-- GIVEN RECORDS follows --

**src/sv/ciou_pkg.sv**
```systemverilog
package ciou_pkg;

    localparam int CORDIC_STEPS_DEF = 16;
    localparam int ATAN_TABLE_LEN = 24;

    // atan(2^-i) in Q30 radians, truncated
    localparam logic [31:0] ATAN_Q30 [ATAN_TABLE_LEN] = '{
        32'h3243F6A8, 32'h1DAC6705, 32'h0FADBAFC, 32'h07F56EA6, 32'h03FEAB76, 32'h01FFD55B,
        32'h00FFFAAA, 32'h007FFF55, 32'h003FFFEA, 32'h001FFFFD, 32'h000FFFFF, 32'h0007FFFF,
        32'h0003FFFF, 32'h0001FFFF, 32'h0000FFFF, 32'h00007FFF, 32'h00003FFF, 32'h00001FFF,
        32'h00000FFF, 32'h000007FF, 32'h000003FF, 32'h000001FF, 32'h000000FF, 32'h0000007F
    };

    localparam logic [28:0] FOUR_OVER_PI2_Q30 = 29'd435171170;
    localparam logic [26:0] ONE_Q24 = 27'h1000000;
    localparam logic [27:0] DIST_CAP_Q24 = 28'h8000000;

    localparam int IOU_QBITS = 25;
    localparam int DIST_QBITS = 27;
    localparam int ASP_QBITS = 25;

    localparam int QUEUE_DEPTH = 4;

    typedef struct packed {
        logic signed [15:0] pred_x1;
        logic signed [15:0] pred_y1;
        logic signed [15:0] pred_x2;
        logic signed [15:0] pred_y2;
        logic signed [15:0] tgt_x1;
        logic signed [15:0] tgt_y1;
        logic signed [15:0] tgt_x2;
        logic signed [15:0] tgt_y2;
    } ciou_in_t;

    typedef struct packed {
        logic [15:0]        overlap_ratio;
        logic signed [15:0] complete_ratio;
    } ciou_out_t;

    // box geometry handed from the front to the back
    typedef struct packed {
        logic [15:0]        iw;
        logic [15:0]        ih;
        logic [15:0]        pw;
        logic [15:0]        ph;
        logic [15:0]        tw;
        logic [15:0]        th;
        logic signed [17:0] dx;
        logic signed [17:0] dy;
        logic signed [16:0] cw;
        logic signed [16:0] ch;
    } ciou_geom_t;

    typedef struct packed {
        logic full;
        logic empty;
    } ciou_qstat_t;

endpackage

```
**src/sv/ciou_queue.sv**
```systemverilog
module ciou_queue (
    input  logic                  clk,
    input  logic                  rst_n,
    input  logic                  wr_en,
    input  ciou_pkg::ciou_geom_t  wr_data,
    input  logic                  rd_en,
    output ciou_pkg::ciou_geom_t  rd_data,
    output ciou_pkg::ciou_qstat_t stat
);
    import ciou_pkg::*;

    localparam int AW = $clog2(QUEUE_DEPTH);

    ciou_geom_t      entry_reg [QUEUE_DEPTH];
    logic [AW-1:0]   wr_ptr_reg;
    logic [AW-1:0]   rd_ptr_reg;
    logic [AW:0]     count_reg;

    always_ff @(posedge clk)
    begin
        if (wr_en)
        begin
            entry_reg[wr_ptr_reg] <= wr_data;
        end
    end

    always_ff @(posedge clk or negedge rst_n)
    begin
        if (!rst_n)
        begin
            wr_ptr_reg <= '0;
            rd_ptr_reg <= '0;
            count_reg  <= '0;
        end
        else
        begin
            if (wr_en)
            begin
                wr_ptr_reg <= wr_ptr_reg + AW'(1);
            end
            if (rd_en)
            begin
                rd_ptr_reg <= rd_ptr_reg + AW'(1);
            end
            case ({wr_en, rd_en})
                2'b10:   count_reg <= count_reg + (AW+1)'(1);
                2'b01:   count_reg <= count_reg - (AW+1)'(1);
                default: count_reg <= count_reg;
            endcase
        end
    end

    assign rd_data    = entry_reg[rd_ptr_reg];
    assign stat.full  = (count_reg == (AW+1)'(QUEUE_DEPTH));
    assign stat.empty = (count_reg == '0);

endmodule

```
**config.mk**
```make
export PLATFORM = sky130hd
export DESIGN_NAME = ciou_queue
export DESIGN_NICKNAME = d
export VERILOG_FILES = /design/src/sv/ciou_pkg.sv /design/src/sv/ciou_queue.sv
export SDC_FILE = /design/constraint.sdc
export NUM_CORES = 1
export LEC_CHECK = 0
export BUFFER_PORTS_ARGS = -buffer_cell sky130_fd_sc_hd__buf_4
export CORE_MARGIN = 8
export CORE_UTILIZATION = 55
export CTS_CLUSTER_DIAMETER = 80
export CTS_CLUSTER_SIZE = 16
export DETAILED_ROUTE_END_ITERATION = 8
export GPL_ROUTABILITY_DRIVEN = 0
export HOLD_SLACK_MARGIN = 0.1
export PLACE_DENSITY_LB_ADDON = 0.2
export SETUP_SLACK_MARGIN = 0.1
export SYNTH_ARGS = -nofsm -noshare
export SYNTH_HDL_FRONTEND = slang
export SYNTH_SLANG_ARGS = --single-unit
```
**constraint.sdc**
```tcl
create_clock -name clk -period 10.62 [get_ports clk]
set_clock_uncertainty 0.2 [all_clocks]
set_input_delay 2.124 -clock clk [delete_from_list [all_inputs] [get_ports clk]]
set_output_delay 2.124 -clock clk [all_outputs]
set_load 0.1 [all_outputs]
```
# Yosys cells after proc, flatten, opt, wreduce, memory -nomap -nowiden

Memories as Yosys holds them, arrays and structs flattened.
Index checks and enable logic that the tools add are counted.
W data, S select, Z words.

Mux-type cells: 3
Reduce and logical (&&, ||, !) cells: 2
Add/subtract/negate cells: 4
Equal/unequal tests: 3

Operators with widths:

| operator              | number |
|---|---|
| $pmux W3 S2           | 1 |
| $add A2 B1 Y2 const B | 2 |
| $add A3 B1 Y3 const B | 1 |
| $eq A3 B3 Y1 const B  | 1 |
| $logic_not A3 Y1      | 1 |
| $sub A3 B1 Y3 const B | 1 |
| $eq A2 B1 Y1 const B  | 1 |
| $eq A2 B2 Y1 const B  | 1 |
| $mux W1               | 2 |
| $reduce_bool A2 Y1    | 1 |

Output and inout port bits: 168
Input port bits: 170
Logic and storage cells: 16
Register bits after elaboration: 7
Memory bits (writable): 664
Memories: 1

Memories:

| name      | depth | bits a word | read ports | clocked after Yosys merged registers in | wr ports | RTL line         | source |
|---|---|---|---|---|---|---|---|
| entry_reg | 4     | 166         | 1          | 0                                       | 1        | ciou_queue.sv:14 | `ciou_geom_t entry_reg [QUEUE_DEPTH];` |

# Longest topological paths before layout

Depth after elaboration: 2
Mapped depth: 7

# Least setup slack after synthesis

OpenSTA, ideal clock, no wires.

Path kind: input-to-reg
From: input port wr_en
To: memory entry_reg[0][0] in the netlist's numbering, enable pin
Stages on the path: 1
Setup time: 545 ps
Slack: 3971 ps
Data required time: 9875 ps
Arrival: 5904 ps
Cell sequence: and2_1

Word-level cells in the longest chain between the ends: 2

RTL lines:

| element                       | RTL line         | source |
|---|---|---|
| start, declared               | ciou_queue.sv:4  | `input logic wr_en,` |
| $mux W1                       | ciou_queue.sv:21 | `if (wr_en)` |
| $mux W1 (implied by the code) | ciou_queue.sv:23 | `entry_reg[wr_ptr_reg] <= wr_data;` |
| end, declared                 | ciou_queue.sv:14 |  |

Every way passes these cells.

-- GIVEN RECORDS concluded --

* [WHAT YOU NEED TO DO]
From the entries above, copy each line that holds "localparam".

* [RESULT BELOW]
    localparam int CORDIC_STEPS_DEF = 16;
    localparam int ATAN_TABLE_LEN = 24;
    localparam logic [31:0] ATAN_Q30 [ATAN_TABLE_LEN] = '{
    localparam logic [28:0] FOUR_OVER_PI2_Q30 = 29'd435171170;
    localparam logic [26:0] ONE_Q24 = 27'h1000000;
    localparam logic [27:0] DIST_CAP_Q24 = 28'h8000000;
    localparam int IOU_QBITS = 25;
    localparam int DIST_QBITS = 27;
    localparam int ASP_QBITS = 25;
    localparam int QUEUE_DEPTH = 4;
    localparam int AW = $clog2(QUEUE_DEPTH);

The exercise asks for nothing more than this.